Prosegue il rinnovamento dell’offerta da parte del colosso statunitense Motorola, che tenta a tutti i costi di recuperare il terreno perduto, soprattutto nel settore della telefonia mobile avanzata. Anche questa volta il gruppo commerciale d’oltreoceano si affida alla piattaforma open source Android per un nuovo touchscreen device, ribattezzato Backflip. La release del sistema operativo è la 1.5, in accoppiata con l’interfaccia utente MOTOBLUR, sviluppata dalla casa produttrice a stelle e strisce e che riprende in maniera abbastanza plateale le principali caratteristiche della nota User Interface di High Tech Computer, la Sense.

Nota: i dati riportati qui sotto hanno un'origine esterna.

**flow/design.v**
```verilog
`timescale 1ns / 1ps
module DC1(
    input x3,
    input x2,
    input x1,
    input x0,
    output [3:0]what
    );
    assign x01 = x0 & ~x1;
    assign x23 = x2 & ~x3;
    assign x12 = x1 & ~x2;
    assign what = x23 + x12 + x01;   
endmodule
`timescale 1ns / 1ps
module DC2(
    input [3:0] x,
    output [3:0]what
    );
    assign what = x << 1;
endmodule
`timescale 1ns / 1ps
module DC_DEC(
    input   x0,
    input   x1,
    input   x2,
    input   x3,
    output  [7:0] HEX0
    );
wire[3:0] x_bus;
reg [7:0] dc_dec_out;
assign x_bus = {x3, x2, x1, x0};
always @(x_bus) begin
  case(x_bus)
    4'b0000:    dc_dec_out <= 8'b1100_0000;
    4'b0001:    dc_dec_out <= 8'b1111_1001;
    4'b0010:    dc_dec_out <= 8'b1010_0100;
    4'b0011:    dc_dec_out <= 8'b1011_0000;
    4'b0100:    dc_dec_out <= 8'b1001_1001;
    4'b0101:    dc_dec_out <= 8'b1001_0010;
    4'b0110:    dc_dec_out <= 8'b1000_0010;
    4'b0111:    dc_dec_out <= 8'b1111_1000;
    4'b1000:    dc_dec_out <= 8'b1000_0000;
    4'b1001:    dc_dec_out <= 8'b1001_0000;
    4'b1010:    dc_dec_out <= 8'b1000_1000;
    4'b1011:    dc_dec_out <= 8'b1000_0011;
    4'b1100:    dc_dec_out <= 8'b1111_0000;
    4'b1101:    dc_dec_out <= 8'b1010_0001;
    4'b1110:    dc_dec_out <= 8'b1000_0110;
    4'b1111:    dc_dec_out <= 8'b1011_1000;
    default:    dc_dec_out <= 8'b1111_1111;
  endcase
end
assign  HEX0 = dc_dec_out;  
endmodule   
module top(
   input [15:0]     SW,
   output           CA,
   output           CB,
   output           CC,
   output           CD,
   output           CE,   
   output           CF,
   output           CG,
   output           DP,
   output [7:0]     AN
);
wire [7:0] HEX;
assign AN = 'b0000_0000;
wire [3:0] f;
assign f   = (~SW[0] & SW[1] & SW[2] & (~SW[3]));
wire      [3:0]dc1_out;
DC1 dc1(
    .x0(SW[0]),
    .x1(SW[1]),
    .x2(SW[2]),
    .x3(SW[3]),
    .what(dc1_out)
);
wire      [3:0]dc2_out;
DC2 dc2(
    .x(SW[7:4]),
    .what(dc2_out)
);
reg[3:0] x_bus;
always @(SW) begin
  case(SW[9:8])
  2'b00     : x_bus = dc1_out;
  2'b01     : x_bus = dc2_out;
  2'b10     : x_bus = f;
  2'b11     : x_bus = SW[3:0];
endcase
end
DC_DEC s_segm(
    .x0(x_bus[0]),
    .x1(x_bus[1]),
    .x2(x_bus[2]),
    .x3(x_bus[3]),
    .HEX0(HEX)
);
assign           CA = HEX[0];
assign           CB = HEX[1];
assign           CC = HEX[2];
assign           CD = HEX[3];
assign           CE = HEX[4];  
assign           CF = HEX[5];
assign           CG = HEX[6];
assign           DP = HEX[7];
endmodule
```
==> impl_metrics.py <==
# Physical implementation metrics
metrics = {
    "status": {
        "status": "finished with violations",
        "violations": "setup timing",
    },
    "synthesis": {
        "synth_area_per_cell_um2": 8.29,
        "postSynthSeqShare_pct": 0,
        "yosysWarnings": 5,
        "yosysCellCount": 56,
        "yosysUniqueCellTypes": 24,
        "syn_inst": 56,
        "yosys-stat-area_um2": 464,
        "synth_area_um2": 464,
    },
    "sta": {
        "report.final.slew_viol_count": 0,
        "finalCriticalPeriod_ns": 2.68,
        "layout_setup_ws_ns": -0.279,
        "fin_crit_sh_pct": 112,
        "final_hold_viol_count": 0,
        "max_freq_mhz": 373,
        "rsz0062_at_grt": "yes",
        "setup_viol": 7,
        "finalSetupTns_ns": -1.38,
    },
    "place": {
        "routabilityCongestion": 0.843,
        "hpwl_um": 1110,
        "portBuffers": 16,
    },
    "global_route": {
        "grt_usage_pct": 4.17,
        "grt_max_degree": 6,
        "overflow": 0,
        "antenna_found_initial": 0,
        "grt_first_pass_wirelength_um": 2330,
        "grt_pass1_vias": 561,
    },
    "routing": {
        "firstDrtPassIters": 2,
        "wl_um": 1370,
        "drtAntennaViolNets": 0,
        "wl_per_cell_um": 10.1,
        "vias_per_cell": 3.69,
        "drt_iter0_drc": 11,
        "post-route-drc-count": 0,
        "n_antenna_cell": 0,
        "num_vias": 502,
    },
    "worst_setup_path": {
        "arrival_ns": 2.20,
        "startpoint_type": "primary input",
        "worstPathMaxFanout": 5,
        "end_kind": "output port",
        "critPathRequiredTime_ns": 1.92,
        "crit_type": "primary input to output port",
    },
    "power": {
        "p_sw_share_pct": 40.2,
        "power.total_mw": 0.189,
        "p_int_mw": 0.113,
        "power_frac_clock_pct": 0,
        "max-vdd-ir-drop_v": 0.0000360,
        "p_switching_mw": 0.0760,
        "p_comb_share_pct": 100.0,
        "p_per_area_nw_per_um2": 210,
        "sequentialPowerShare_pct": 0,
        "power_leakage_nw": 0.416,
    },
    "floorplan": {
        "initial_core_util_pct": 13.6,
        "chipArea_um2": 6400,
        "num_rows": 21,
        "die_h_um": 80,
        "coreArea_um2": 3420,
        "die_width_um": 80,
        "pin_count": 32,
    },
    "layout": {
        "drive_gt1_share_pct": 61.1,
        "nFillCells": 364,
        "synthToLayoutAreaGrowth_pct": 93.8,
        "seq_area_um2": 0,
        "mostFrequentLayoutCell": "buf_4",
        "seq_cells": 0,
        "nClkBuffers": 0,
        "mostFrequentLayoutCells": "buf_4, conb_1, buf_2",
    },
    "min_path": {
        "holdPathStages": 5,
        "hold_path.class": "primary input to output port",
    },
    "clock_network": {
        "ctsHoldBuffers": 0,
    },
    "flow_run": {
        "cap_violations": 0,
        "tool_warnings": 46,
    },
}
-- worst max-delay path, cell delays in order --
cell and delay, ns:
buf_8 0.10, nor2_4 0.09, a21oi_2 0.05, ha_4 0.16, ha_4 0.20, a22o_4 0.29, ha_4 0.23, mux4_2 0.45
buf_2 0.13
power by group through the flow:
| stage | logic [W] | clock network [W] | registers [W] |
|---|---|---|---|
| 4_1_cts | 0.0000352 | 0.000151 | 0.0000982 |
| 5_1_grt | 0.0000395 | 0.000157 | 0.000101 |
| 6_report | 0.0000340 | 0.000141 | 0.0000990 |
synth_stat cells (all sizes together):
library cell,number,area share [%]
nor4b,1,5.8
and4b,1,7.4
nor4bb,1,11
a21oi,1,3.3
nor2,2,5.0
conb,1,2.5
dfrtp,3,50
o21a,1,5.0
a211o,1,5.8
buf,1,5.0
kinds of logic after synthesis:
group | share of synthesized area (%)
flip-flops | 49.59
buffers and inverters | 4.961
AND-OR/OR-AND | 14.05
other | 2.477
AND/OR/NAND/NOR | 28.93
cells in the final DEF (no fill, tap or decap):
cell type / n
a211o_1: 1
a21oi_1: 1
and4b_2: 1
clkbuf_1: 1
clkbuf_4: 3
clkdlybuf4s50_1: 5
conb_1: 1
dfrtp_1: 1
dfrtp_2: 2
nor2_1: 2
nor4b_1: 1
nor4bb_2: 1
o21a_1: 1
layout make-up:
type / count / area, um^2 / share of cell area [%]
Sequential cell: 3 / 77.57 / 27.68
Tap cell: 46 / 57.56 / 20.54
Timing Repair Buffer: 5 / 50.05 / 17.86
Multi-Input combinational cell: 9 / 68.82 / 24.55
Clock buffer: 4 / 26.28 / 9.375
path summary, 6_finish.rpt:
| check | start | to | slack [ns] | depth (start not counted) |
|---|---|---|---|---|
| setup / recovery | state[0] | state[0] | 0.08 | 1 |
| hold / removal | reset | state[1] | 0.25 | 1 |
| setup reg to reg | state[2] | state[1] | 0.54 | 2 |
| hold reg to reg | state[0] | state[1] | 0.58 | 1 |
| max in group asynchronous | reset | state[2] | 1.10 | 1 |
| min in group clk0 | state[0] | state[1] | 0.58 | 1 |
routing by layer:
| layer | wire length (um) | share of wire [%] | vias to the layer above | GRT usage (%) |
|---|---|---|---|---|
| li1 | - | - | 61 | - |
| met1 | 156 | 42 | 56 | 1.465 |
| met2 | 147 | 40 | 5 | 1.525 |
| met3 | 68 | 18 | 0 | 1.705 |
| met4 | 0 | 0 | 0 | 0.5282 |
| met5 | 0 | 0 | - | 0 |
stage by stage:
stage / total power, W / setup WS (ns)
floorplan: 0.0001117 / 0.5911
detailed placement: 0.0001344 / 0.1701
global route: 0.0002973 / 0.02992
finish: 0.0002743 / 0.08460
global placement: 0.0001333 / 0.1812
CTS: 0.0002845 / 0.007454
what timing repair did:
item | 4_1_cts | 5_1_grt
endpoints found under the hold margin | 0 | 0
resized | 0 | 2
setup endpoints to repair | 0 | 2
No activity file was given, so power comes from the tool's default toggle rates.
module fa(input wire a, b, cin, output wire s, cout);
    assign s    = a ^ b ^ cin;
    assign cout = (a & b) | (a & cin) | (b & cin);
endmodule
(* use_dsp = "no" *)
module wallace_mult8 (
    input  wire        clk,
    input  wire        rst_n,
    input  wire        in_valid,
    input  wire [7:0]  a,
    input  wire [7:0]  b,
    output wire        out_valid,
    output wire [15:0] product
);
    localparam W = 17;              
    wire [W-1:0] pp [7:0];
    genvar gi, gj;
    generate
        for (gi = 0; gi < 8; gi = gi + 1) begin : ROW
            for (gj = 0; gj < W; gj = gj + 1) begin : COL
                if (gj >= gi && gj < gi + 8) begin
                    assign pp[gi][gj] = a[gi] & b[gj - gi];
                end else begin
                    assign pp[gi][gj] = 1'b0;
                end
            end
        end
    endgenerate
    wire [W-1:0] l1s0,l1s1,l1s2,l1c0,l1c1,l1c2;
    generate
        for (gj = 0; gj < 16; gj = gj + 1) begin : L1
            fa fa0 (pp[0][gj], pp[1][gj], pp[2][gj],
                     l1s0[gj], l1c0[gj+1]);
            ha ha0 (pp[3][gj], pp[4][gj],
                     l1s1[gj], l1c1[gj+1]);
            fa fa1 (pp[5][gj], pp[6][gj], pp[7][gj],
                     l1s2[gj], l1c2[gj+1]);
        end
    endgenerate
    assign {l1c0[0],l1c1[0],l1c2[0]} = 3'b000;
    assign {l1s0[16],l1s1[16],l1s2[16]} = 3'b000;
    reg [W-1:0] r1s0,r1s1,r1s2,r1c0,r1c1,r1c2;
    reg         v1;
    always @(posedge clk or negedge rst_n) begin
        if (!rst_n) begin
            v1 <= 1'b0;
        end else if (in_valid) begin
            v1   <= 1'b1;
            r1s0 <= l1s0;  r1c0 <= l1c0;
            r1s1 <= l1s1;  r1c1 <= l1c1;
            r1s2 <= l1s2;  r1c2 <= l1c2;
        end else begin
            v1 <= 1'b0;
        end
    end
    wire [W-1:0] l2s0,l2s1,l2c0,l2c1;
    generate
        for (gj = 0; gj < W-1; gj = gj + 1) begin : L2
            fa fa2 (r1s0[gj], r1s1[gj], r1s2[gj],
                     l2s0[gj], l2c0[gj+1]);
            fa fa3 (r1c0[gj], r1c1[gj], r1c2[gj],
                     l2s1[gj], l2c1[gj+1]);
        end
    endgenerate
    assign l2s0[W-1] = r1s0[W-1] ^ r1s1[W-1] ^ r1s2[W-1];
    assign l2s1[W-1] = r1c0[W-1] ^ r1c1[W-1] ^ r1c2[W-1];
    assign {l2c0[0],l2c1[0]} = 2'b00;
    reg [W-1:0] r2s0,r2s1,r2c0,r2c1;
    reg         v2;
    always @(posedge clk or negedge rst_n) begin
        if (!rst_n) begin
            v2 <= 1'b0;
        end else if (v1) begin
            v2   <= 1'b1;
            r2s0 <= l2s0;  r2c0 <= l2c0;
            r2s1 <= l2s1;  r2c1 <= l2c1;
        end else begin
            v2 <= 1'b0;
        end
    end
    wire [W-1:0] s3, c3;
    generate
        for (gj = 0; gj < W-1; gj = gj + 1) begin : L3
            fa fa4 (r2s0[gj], r2s1[gj], r2c0[gj],
                     s3[gj], c3[gj+1]);
        end
    endgenerate
    assign s3[W-1] = r2s0[W-1] ^ r2s1[W-1] ^ r2c0[W-1];
    assign c3      [0] = 1'b0;
    wire [17:0] final18 = {1'b0, s3}
                       +  c3 
                       +  r2c1;  
    reg [15:0] product_r;
    reg        v3;
    always @(posedge clk or negedge rst_n) begin
        if (!rst_n) begin
            v3 <= 1'b0;
        end else if (v2) begin
            v3       <= 1'b1;
            product_r<= final18[15:0];
        end else begin
            v3 <= 1'b0;
        end
    end
    assign product   = product_r;
    assign out_valid = v3;    
endmodule
[run.sh]
#!/bin/bash
# OpenROAD 26Q1-2900-gdf79404cd8, Yosys 0.63+post, stock flow scripts
make -C /OpenROAD-flow-scripts/flow DESIGN_CONFIG=/design/flow/config.mk WORK_HOME=/design/flow/orfs finish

Il design del Backflip non si discosta molto da quello consueto per un dispositivo sensibile al tocco, anche se le immagini diffuse in queste ultime ore mostrano un’apertura “flip” all’indietro” per la tastiera fisica, preferendo tale meccanismo al “classico” slide. Ma veniamo ora alle principali caratteristiche tecniche di questo nuovo prodotto:
dimensioni: 108 x 53 x 15,3 mm;
peso 133 grammi;
quadribanda GSM compatibile con le reti di terza generazione WCDMA e HSDPA;
supporto per la connettività Wireless;
display TFT touchscreen da 3,1 pollici, con una risoluzione di 480 x 320 pixel e oltre 256 mila colori visualizzabili;
modulo fotografico da 5 Megapixel, completo di autofocus, zoom digitale e funzionalità per la videoregistrazione;
connettività Bluetooth 2.1 con EDR e A2DP;
chip GPS/A-GPS integrato;
ingresso jack da 3,5 mm ;
batteria da 1400 mAh;
autonomia in conversazione di circa 6 ore;
autonomia in stand by di 12 giorni.
Il terminale, presentato in occasione dell’At&t’s Developer Conference, non ha ancora una data ufficiale di lancio, né un presso di vendita: l’uscita del Motorola Backflip è comunque prevista per il primo trimestre di quest’anno.